Here are some platform options for developing mobile apps. Each have a different approach. Each of them have areas where they shine the brightest.
- Native Mobile Apps
- Hybrid Mobile Apps
Native Mobile apps
Native app development is the platform prescribed way for developing apps.
- You develop Native apps using the platform specific languages. You can use Java or Kotlin for Android and Swift for iOS. You can use Obj-C for iOS but don't see many people using it now for new apps.
- Provides direct access to the platform APIs and hardware. You can use the platform specific APIs for build features. For example, if you are building a camera app, you can use the platforms APIs to access the camera and build your app on top of it.
- All platform features are available at your disposal and are required SDKs are made available by the respective platform sponsor.
- Each platform has it's own Integrated Development environment (IDE) which helps develop applications quickly and easily.
- All latest platform features are available to developers as soon they are released.
- Excellent documentation and community support.
If you are looking for good performance along code reuse across platforms, building Hybrid apps is the way to go.
Here, there are a multiple options to choose from.

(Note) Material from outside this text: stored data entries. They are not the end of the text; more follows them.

$ cat src/design/spimsp_defs.vh
// Constants for the byte-wide SPI master/slave port
`ifndef SPIMSP_DEFS_VH
`define SPIMSP_DEFS_VH

// ------------------------------------------------------------
// Widths and buffer shape
// ------------------------------------------------------------
`define SPIMSP_DW 8
`define SPIMSP_FIFO_DEPTH 16
`define SPIMSP_FIFO_AW 4
`define SPIMSP_LAST_BIT 3'h7
`define SPIMSP_LAST_EDGE 4'hf

// ------------------------------------------------------------
// Half SCK periods in clk cycles, index {double_rate, hi, lo}
// ------------------------------------------------------------
`define SPIMSP_HALF_000 7'h02
`define SPIMSP_HALF_001 7'h08
`define SPIMSP_HALF_010 7'h20
`define SPIMSP_HALF_011 7'h40
`define SPIMSP_HALF_100 7'h01
`define SPIMSP_HALF_101 7'h04
`define SPIMSP_HALF_110 7'h10
`define SPIMSP_HALF_111 7'h20

// ------------------------------------------------------------
// Reset values
// ------------------------------------------------------------
`define SPIMSP_RST_BYTE 8'h00
`define SPIMSP_RST_MASTER_SELECT 1'b0

`endif

$ cat src/design/spimsp_fifo.v
// Synchronous FIFO with valid/ready on both sides
`timescale 1ns/1ps
module spimsp_fifo #(
   parameter W = 8,
   parameter D = 16,
   parameter AW = 4
)(
   // Clock and reset
   input wire clk,
   input wire rst,
   // Fill side
   input wire in_valid,
   output reg in_ready,
   input wire [W-1:0] in_data,
   // Drain side
   output reg out_valid,
   input wire out_ready,
   output wire [W-1:0] out_data
);

reg [W-1:0] mem [0:D-1];
reg [AW-1:0] wr_ff;
reg [AW-1:0] rd_ff;
reg [AW:0] cnt_ff;
reg [AW:0] nxt_cnt;
wire push;
wire pop;

assign push = in_valid & in_ready;
assign pop = out_valid & out_ready;
assign out_data = mem[rd_ff];

// Occupancy after this cycle's push and pop
always @*
begin
   nxt_cnt = cnt_ff;
   if (push & ~pop)
      nxt_cnt = cnt_ff + 1'b1;
   else if (pop & ~push)
      nxt_cnt = cnt_ff - 1'b1;
end

// Storage has no reset; only pointers, count and flags need a defined start
always @(posedge clk)
begin
   if (push)
      mem[wr_ff] <= in_data;
end

// Pointers and registered full/empty so the flags never glitch
always @(posedge clk or posedge rst)
begin
   if (rst)
   begin
      wr_ff <= {AW{1'b0}};
      rd_ff <= {AW{1'b0}};
      cnt_ff <= {(AW+1){1'b0}};
      in_ready <= 1'b0;
      out_valid <= 1'b0;
   end
   else
   begin
      if (push)
         wr_ff <= wr_ff + 1'b1;
      if (pop)
         rd_ff <= rd_ff + 1'b1;
      cnt_ff <= nxt_cnt;
      in_ready <= (nxt_cnt != D[AW:0]);
      out_valid <= (nxt_cnt != {(AW+1){1'b0}});
   end
end

endmodule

Each differ in their approach but have the common goal of reducing the development time and strive to have a common code base for multiple platforms.

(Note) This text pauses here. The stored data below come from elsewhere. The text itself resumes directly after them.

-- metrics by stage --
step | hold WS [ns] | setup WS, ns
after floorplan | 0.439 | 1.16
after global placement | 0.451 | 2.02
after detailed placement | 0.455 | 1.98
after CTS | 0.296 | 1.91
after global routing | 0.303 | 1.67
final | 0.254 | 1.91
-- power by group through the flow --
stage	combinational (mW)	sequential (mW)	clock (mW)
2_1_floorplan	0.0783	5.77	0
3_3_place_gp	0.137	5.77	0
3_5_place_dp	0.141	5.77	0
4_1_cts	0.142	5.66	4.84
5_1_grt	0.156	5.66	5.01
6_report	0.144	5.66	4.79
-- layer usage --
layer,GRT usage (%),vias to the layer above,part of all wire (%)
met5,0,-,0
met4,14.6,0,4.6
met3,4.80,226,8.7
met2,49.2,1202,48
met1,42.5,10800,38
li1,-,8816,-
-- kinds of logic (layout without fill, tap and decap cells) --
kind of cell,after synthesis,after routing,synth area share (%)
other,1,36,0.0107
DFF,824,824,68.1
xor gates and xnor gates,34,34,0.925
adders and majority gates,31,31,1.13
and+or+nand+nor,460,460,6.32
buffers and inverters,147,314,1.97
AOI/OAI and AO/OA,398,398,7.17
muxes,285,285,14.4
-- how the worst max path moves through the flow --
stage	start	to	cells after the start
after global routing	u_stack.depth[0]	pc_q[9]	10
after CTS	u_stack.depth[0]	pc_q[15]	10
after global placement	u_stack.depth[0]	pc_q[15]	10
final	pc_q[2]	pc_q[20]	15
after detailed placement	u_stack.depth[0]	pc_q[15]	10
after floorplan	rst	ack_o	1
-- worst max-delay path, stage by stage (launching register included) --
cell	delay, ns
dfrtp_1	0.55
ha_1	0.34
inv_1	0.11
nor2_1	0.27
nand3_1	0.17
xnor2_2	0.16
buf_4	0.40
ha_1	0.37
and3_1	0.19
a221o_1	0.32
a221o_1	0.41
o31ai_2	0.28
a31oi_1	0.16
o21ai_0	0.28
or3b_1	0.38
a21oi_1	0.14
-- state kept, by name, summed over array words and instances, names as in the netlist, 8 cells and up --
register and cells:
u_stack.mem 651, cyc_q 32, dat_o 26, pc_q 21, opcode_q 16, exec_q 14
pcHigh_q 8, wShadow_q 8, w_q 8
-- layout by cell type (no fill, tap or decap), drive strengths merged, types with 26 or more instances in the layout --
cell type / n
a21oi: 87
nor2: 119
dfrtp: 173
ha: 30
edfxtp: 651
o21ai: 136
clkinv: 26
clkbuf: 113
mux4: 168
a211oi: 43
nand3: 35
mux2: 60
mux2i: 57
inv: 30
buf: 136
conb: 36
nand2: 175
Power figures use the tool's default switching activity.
===== src/psrb_regs.sv =====
// psrb_regs: host-visible register bank of the pressure/temperature sensor.
// assumes regRead/regWrite are one-cycle strobes from the serial frame
// decoder, never both in one cycle; signal-path inputs are synchronous.
// Behaviour
// - registers are reached only through the serial interface register port.
// - after power-up only live status and command registers accept writes.
// - writing 0x6C32 to command offset 0x22 enters sleep.
// - writing 0xB169 to command register resets and reruns power-up.
// - power-up loads configuration memory and checks its CRC.
// - temperature result at 0x2E; each new result sets temperature-updated flag.
// - pressure result at 0x30; each new result sets pressure-updated flag.
// - results are invalid after power-up until their first measurement arrives.
// - on configuration CRC failure results are never updated.
// - reading pressure copies live pressure flag into snapshot bit 3.
// - reading temperature copies live temperature flag into snapshot bit 4.
// - snapshot bits 15:5 and 0 always mirror live status.
// - reading a result clears its live updated flag.
// - event flags other than the updated flags stay set until a one is written to live status.
`timescale 1ns/10ps
module psrb_regs #(
  parameter logic [psrb_pkg::CFG_DEPTH*psrb_pkg::DATA_W-1:0] CFG_IMAGE =
    psrb_pkg::cfgDefaultImage()
) (
  // clock and reset
  input  wire logic                          clk_sys,
  input  wire logic                          reset,
  // register port from the serial frame decoder
  input  wire logic [psrb_pkg::ADDR_W-1:0]   regAddr,
  input  wire logic                          regWrite,
  input  wire logic                          regRead,
  input  wire logic [psrb_pkg::DATA_W-1:0]   regWdata,
  output logic      [psrb_pkg::DATA_W-1:0]   regRdata,
  // measurement path
  input  wire logic                          tempNew,
  input  wire logic [psrb_pkg::DATA_W-1:0]   tempData,
  input  wire logic                          pressNew,
  input  wire logic [psrb_pkg::DATA_W-1:0]   pressData,
  // live conditions and events
  input  wire logic                          chipIdle,
  input  wire logic                          dspSaturated,
  input  wire logic                          bridgeSupplyFault,
  input  wire logic                          bridgeCheckFault,
  input  wire logic                          linkCrcError,
  // device state
  output logic                               sleepMode,
  output logic                               bootDone,
  output logic                               cfgCrcFail,
  output logic                               tempValid,
  output logic                               pressValid,
  // configuration words handed to the signal path
  output logic                               cfgStrobe,
  output logic      [psrb_pkg::CFG_W-1:0]    cfgIndex,
  output logic      [psrb_pkg::DATA_W-1:0]   cfgWord
);
  import psrb_pkg::*;

  localparam int BOOT_CYC = CFG_DEPTH + 1;

  psrb_boot_e        boot_reg, boot_next;
  logic [CFG_W-1:0]  cnt_reg, cnt_next;
  logic [CFG_W-1:0]  dataIdx_reg;
  logic              dataValid_reg;
  logic [7:0]        crc_reg, crc_next;
  logic              crcFail_reg, crcFail_next;
  logic              softReset_reg;
  logic              bootDone_reg;
  logic              sleep_reg;
  logic [DATA_W-1:0] temp_reg, press_reg;
  logic              tempValid_reg, pressValid_reg;
  logic [DATA_W-1:0] liveEvt_reg, liveEvt_next;
  logic              snapPress_reg, snapTemp_reg;
  logic [DATA_W-1:0] rdData_reg;
  logic              cfgStrobe_reg;
  logic [CFG_W-1:0]  cfgIndex_reg;
  logic [DATA_W-1:0] cfgWord_reg;
  logic [DATA_W-1:0] memData;

  // command reset restarts everything except its own strobe
  wire rstAll = reset | softReset_reg;

  psrb_cfg_mem #(
    .DEPTH (CFG_DEPTH),
    .WIDTH (DATA_W),
    .AW    (CFG_W),
    .IMAGE (CFG_IMAGE)
  ) u_cfg_mem (
    .clk_sys (clk_sys),
    .rdAddr  (cnt_reg),
    .rdData  (memData)
  );

  // power-up walk over the configuration memory
  wire loading   = (boot_reg == ST_LOAD);
  wire lastAddr  = (cnt_reg == CFG_LAST);
  wire dataIsCrc = dataValid_reg && (dataIdx_reg == CFG_LAST);
  wire dataIsCfg = dataValid_reg && !dataIsCrc;

  assign cnt_next     = (loading && !lastAddr) ? cnt_reg + 1'b1 : cnt_reg;
  assign boot_next    = (loading && lastAddr) ? ST_DRAIN :
                        ((boot_reg == ST_DRAIN) && dataIsCrc) ? ST_RUN : boot_reg;
  assign crc_next     = dataIsCfg ? crc8Word(crc_reg, memData) : crc_reg;
  assign crcFail_next = dataIsCrc ? (memData[7:0] != crc_reg) : crcFail_reg;

  // results accepted only after a clean check
  wire resultsLive = (boot_reg == ST_RUN) && !crcFail_reg;
  wire tempTake    = tempNew && resultsLive;
  wire pressTake   = pressNew && resultsLive;

  // register port decode; only command and live status are writable
  wire hitCmd    = regWrite && (regAddr == OFS_COMMAND);
  wire hitLiveWr = regWrite && (regAddr == OFS_LIVE);
  wire readTemp  = regRead && (regAddr == OFS_TEMP);
  wire readPress = regRead && (regAddr == OFS_PRESS);
  wire cmdSleep  = hitCmd && (regWdata == CMD_SLEEP);
  wire cmdReset  = hitCmd && (regWdata == CMD_RESET);

  // live status: set wins over both clears
  wire [DATA_W-1:0] liveView = (liveEvt_reg & EVENT_MASK)
                               | (DATA_W'(chipIdle) << BIT_IDLE)
                               | (DATA_W'(dspSaturated) << BIT_SATURATED);
  wire [DATA_W-1:0] writeClr = hitLiveWr ? (regWdata & EVENT_MASK) : '0;
  wire [DATA_W-1:0] readClr  = (DATA_W'(readTemp) << BIT_TEMP_UP)
                               | (DATA_W'(readPress) << BIT_PRESS_UP);
  wire [DATA_W-1:0] setMask  = (DATA_W'(pressTake) << BIT_PRESS_UP)
                               | (DATA_W'(tempTake) << BIT_TEMP_UP)
                               | (DATA_W'(bridgeSupplyFault) << BIT_SUPPLY_FAULT)
                               | (DATA_W'(bridgeCheckFault) << BIT_CHECK_FAULT)
                               | (DATA_W'(linkCrcError) << BIT_LINK_CRC)
                               | (DATA_W'(pressTake && liveEvt_reg[BIT_PRESS_UP])
                                  << BIT_PRESS_MISS)
                               | (DATA_W'(tempTake && liveEvt_reg[BIT_TEMP_UP])
                                  << BIT_TEMP_MISS);
  assign liveEvt_next = (liveEvt_reg & ~writeClr & ~readClr) | setMask;

  wire [DATA_W-1:0] snapView = {liveView[15:5], snapTemp_reg, snapPress_reg,
                                liveView[2:0]};

  // command register is write-only and reads back as unmapped
  wire [DATA_W-1:0] rdNext = (regAddr == OFS_TEMP)  ? temp_reg  :
                             (regAddr == OFS_PRESS) ? press_reg :
                             (regAddr == OFS_SNAP)  ? snapView  :
                             (regAddr == OFS_LIVE)  ? liveView  : READ_UNMAPPED;

  always_ff @(posedge clk_sys) begin
    if (reset) begin
      softReset_reg <= 1'b0;
    end else begin
      softReset_reg <= cmdReset && !softReset_reg;
    end
  end

  always_ff @(posedge clk_sys) begin
    if (rstAll) begin
      boot_reg      <= ST_LOAD;
      bootDone_reg  <= 1'b0;
      cnt_reg       <= '0;
      dataValid_reg <= 1'b0;
      dataIdx_reg   <= '0;
      crc_reg       <= CRC8_INIT;
      crcFail_reg   <= 1'b0;
      cfgStrobe_reg <= 1'b0;
      cfgIndex_reg  <= '0;
      cfgWord_reg   <= '0;
    end else begin
      boot_reg      <= boot_next;
      bootDone_reg  <= (boot_next == ST_RUN);
      cnt_reg       <= cnt_next;
      dataValid_reg <= loading;
      dataIdx_reg   <= cnt_reg;
      crc_reg       <= crc_next;
      crcFail_reg   <= crcFail_next;
      cfgStrobe_reg <= dataIsCfg;
      cfgIndex_reg  <= dataIsCfg ? dataIdx_reg : cfgIndex_reg;
      cfgWord_reg   <= dataIsCfg ? memData : cfgWord_reg;
    end
  end

  always_ff @(posedge clk_sys) begin
    if (rstAll) begin
      sleep_reg      <= 1'b0;
      temp_reg       <= RESULT_RESET;
      press_reg      <= RESULT_RESET;
      tempValid_reg  <= 1'b0;
      pressValid_reg <= 1'b0;
      liveEvt_reg    <= LIVE_RESET;
      snapPress_reg  <= 1'b0;
      snapTemp_reg   <= 1'b0;
      rdData_reg     <= READ_UNMAPPED;
    end else begin
      sleep_reg      <= sleep_reg | cmdSleep;
      temp_reg       <= tempTake ? tempData : temp_reg;
      press_reg      <= pressTake ? pressData : press_reg;
      tempValid_reg  <= tempValid_reg | tempTake;
      pressValid_reg <= pressValid_reg | pressTake;
      liveEvt_reg    <= liveEvt_next;
      snapPress_reg  <= readPress ? liveView[BIT_PRESS_UP] : snapPress_reg;
      snapTemp_reg   <= readTemp ? liveView[BIT_TEMP_UP] : snapTemp_reg;
      rdData_reg     <= regRead ? rdNext : rdData_reg;
    end
  end

  assign regRdata   = rdData_reg;
  assign sleepMode  = sleep_reg;
  assign bootDone   = bootDone_reg;
  assign cfgCrcFail = crcFail_reg;
  assign tempValid  = tempValid_reg;
  assign pressValid = pressValid_reg;
  assign cfgStrobe  = cfgStrobe_reg;
  assign cfgIndex   = cfgIndex_reg;
  assign cfgWord    = cfgWord_reg;
endmodule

Let's look at some of the areas we need to consider for Mobile app development which help in deciding on the platform to be used.
- Type of app
- Time to market
- Easy of development and learning curve
- Community support and availability of libraries
Flutter vs React Native
I did some study on 2 of the popular Hybrid app development frameworks. React Native and Flutter. Both these frameworks essentially use native components to render the UI but have different approaches to how they do it.
Here is an overview of the architecture of the Flutter framework. Flutter uses its own rendering engine which is based on SKIA. Google claims fast rendering performance which is at 60 FPS which is really good.
Flutter uses Dart programming language which is a strongly typed language with very neat features. I think this turns out to be a good plus but most people would not want to learn a new language to be able to write mobile apps. But in my opinion, it is well worth the effort.
Google is developing a large number of libraries which will aid flutter development which is a big advantage. This is not as large as the community libraries available as NPM modules for React Native but are maintained by Google Developers, so I think there will be continued support for these in future as well.
React Native comes with just bare bones version of widgets so it is likely that you will end up writing custom widgets or using a community supported or third party UI framework. Though the React Native community is very active and continuous development happens, it is likely that at some point of time, if the developer stops maintaining the library, we might end up making changes at library level to fix the issues/bugs.